The biggest problem, though, comes when you throw something extremely out of the ordinary into the bowl of your life. A big rock, a horny snake-man, it doesn't really matter what, but life isn't meant to deal with those sorts of issues. You can't simply flush them away. If, in your futile bid for a clean conscience, you do try, chances are that life will simply… clog. Stay put. Not drain. Swirl a bit. In such situations, you're really just cursing everything. Try it a couple more times, and then reach for a plunger. The plunger – also another necessity. Naruto's plunger happened to be Ichiraku Ramen. No matter how bad life got, ramen could almost always unclog it (Kakashi-sensei's plunger seemed to be those trashy books). Heave ho and you're as good as new.
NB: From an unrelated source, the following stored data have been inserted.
==> config.mk <==
export PLATFORM = sky130hd
export DESIGN_NAME = bcb_channel_buffer
export DESIGN_NICKNAME = d
export VERILOG_FILES = /design/src/include/bcb_pkg.sv /design/src/rtl/bcb_queue_mem.sv /design/src/rtl/bcb_chan_queue.sv /design/src/rtl/bcb_channel_buffer.sv
export SDC_FILE = /design/constraint.sdc
export NUM_CORES = 2
export LEC_CHECK = 0
export ABC_AREA = 1
export BUFFER_PORTS_ARGS = -buffer_cell sky130_fd_sc_hd__buf_4
export CELL_PAD_IN_SITES_DETAIL_PLACEMENT = 0
export CELL_PAD_IN_SITES_GLOBAL_PLACEMENT = 2
export CORE_MARGIN = 8
export CORE_UTILIZATION = 43
export CTS_BUF_LIST = sky130_fd_sc_hd__clkbuf_4 sky130_fd_sc_hd__clkbuf_8 sky130_fd_sc_hd__clkbuf_16
export DETAILED_ROUTE_END_ITERATION = 16
export GPL_ROUTABILITY_DRIVEN = 0
export PLACE_DENSITY = 0.85
export SYNTH_ARGS = -nofsm -noshare
export SYNTH_HDL_FRONTEND = slang
export SYNTH_SLANG_ARGS = --single-unit
==> constraint.sdc <==
create_clock -name CLK -period 5.41 [get_ports CLK]
set_input_delay 0.541 -clock CLK [delete_from_list [all_inputs] [get_ports CLK]]
set_output_delay 0.541 -clock CLK [all_outputs]
set_load 0.005 [all_outputs]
Now, in instances of extreme fuck-up, your trusty plunger may not even do the trick. Killing a team-mate by accident, for example, is hardly going to be solved with ramen. When something this dire happens, it is best to consult the older toilets which plumber is best in town. You will likely pay a pretty penny, but life can't stay in one place forever. In the worst-case scenario, when even the best plumber in town can't help you, there is really only one alternative remaining.
Dump your crap in someone else's life.
Naruto flushes for the 5th time, and decides he should drink expired milk every day.